Supplied records:
This design comes from an exercise in tuning for small area and a short achievable clock period on the open sky130 flow, not from production work. At most, simulation tests tie the RTL to the original design; equivalence was not proved. The RTL of runs 1 and 2 was laid out without a check of its function. Power and IR drop assume default switching activity.

## flow/run.sh

```bash
#!/bin/bash
# Standard layout, with buf_1 port buffers and the setup repair aiming for
# 11.5 ns of slack.
set -euo pipefail
bash standard.sh "BUFFER_PORTS_ARGS=-buffer_cell sky130_fd_sc_hd__buf_1" SETUP_SLACK_MARGIN=11.5 finish > layout.log 2>&1
```

## standard.sh

```bash
#!/bin/bash
# synth_recipe.tcl (not shown) runs the flow's synth.tcl, then flattens the netlist and writes it again
# the make line also repeats each setting of config.mk as NAME=value (left out here)
make -C /OpenROAD-flow-scripts/flow DESIGN_CONFIG=/design/flow/config.mk WORK_HOME=/design/flow/orfs CLKGATE_MAP_FILE= SYNTH_SCRIPT=/design/flow/synth_recipe.tcl "${@:-finish}"
```

## config.mk

```make
export PLATFORM = sky130hd
export DESIGN_NAME = capu
export DESIGN_NICKNAME = capu
export VERILOG_FILES = /design/flow/design.v
export SDC_FILE = /design/flow/constraint.sdc
export NUM_CORES = 4
export LEC_CHECK = 0
export ABC_AREA = 1
export CAP_MARGIN = 30
export CORE_MARGIN = 2
export CORE_UTILIZATION = 40
export SLEW_MARGIN = 30
```

## constraint.sdc

```tcl
create_clock -name core_clock -period 18.0 [get_ports {clk}]
set_input_delay 3.6000 -clock core_clock [delete_from_list [all_inputs] [get_ports {clk}]]
set_output_delay 3.6000 -clock core_clock [all_outputs]
set_load 0.01 [all_outputs]
```
Source: an optimization exercise on an open RTL-to-GDS flow (aim: small area and a short achievable clock period). Production flows keep margins and buffers that such runs may drop.
Only simulation tests tie the RTL to the original design; equivalence was not proved.
No activity file was given, so power comes from the tool's default toggle rates.

==> flow/design.v (excerpt) <==
module le_fpu (
    input  wire        clk,
    input  wire        rst,         
    input  wire        in_valid,
    input  wire [31:0] in_insn,
    input  wire [31:0] in_a,        
    input  wire [31:0] in_b,        
    output reg         out_valid,
    output reg         out_fault,   
    output reg         out_wen,     
    output reg  [4:0]  out_rd,
    output reg  [31:0] out_data
);
    wire [5:0] op   = in_insn[31:26];
    wire [4:0] f_rb = in_insn[15:11];
    wire [4:0] f_rc = in_insn[10:6];
    wire [5:0] func = in_insn[5:0];
    reg legal;
    always @(*) begin
        legal = 1'b0;
        if (op == 6'h04) begin
            case (func)
                6'h00, 6'h01, 6'h02, 6'h07, 6'h08:
                    legal = (f_rc == 5'd0);
                6'h09, 6'h0A, 6'h0B, 6'h0C, 6'h0D, 6'h0E:
                    legal = (f_rb == 5'd0) && (f_rc == 5'd0);
                default:
                    legal = 1'b0;
            endcase
        end
    end
    wire f_add  = (func[5:1] == 5'b00000);              
    wire f_sub  = func[0];
    wire f_mul  = (func == 6'h02);
    wire f_mm   = (func == 6'h07) || (func == 6'h08);
    wire f_min  = (func == 6'h07);
    wire f_abs  = (func == 6'h09);
    wire f_neg  = (func == 6'h0A);
    wire f_cif  = (func == 6'h0B) || (func == 6'h0D);   
    wire f_qif  = func[2];                               
    wire f_cfi  = (func == 6'h0C) || (func == 6'h0E);   
    wire f_qfi  = func[1];                               
    wire f_pass = f_mm | f_abs | f_neg;
  ...
Settings: LEC_CHECK=0, CAP_MARGIN=20, CORE_MARGIN=2, CORE_UTILIZATION=50, SLEW_MARGIN=20, SYNTH_HIERARCHICAL=1, SYNTH_MINIMUM_KEEP_SIZE=0; clock period 16.0 ns.
standard.sh (not shown) runs the stock make flow with config.mk's settings and CLKGATE_MAP_FILE= SYNTH_SCRIPT=/design/flow/synth_recipe.tcl, a recipe that flattens the netlist after the stock synthesis.
==> flow/flow/run.sh <==
#!/bin/bash
set -euo pipefail
export SETUP_SLACK_MARGIN=${SETUP_SLACK_MARGIN:-6}
export BUFFER_PORTS_ARGS="-buffer_cell sky130_fd_sc_hd__buf_2"
bash standard.sh > run.log 2>&1
The baseline finished with timing, DRC and antenna clean.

Goal of the exercise:
Using the word "simulation" as the filter, copy each matching line from the material.

Solution to this exercise:
This design comes from an exercise in tuning for small area and a short achievable clock period on the open sky130 flow, not from production work. At most, simulation tests tie the RTL to the original design; equivalence was not proved. The RTL of runs 1 and 2 was laid out without a check of its function. Power and IR drop assume default switching activity.
Only simulation tests tie the RTL to the original design; equivalence was not proved.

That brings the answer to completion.